_Try it_
Would it be possible to copy exactly the lines from the one containing "export ABC_CLOCK_PERIOD_IN_PS = 2300" to the end of the entries, including both and nothing else?

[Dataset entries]
/---

<file path="config.mk">
export PLATFORM = sky130hd
export DESIGN_NAME = tetris_btn_cond
export DESIGN_NICKNAME = d
export VERILOG_FILES = /design/src/rtl/tetris_pkg.sv /design/src/rtl/tetris_btn_chan.sv /design/src/rtl/tetris_btn_cond.sv
export SDC_FILE = /design/constraint.sdc
export NUM_CORES = 1
export LEC_CHECK = 0
export ABC_CLOCK_PERIOD_IN_PS = 2300
export CAP_MARGIN = 0
export CORE_ASPECT_RATIO = 1.75
export CORE_MARGIN = 1.5
export CORE_UTILIZATION = 34
export CTS_CLUSTER_SIZE = 28
export DETAILED_ROUTE_END_ITERATION = 8
export HOLD_SLACK_MARGIN = 0.02
export SLEW_MARGIN = 20
export SYNTH_ARGS = -nofsm -noshare
export SYNTH_HDL_FRONTEND = slang
export SYNTH_SLANG_ARGS = --single-unit
</file>
<file path="constraint.sdc">
create_clock -name clk -period 2.3 [get_ports clk]
set_clock_uncertainty 0.15 [all_clocks]
set_input_delay 0.345 -clock clk [delete_from_list [all_inputs] [get_ports clk]]
set_output_delay 0.345 -clock clk [all_outputs]
set_load 0.1 [all_outputs]
</file>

\---

_Output for this exercise_
export ABC_CLOCK_PERIOD_IN_PS = 2300
export CAP_MARGIN = 0
export CORE_ASPECT_RATIO = 1.75
export CORE_MARGIN = 1.5
export CORE_UTILIZATION = 34
export CTS_CLUSTER_SIZE = 28
export DETAILED_ROUTE_END_ITERATION = 8
export HOLD_SLACK_MARGIN = 0.02
export SLEW_MARGIN = 20
export SYNTH_ARGS = -nofsm -noshare
export SYNTH_HDL_FRONTEND = slang
export SYNTH_SLANG_ARGS = --single-unit
</file>
<file path="constraint.sdc">
create_clock -name clk -period 2.3 [get_ports clk]
set_clock_uncertainty 0.15 [all_clocks]
set_input_delay 0.345 -clock clk [delete_from_list [all_inputs] [get_ports clk]]
set_output_delay 0.345 -clock clk [all_outputs]
set_load 0.1 [all_outputs]
</file>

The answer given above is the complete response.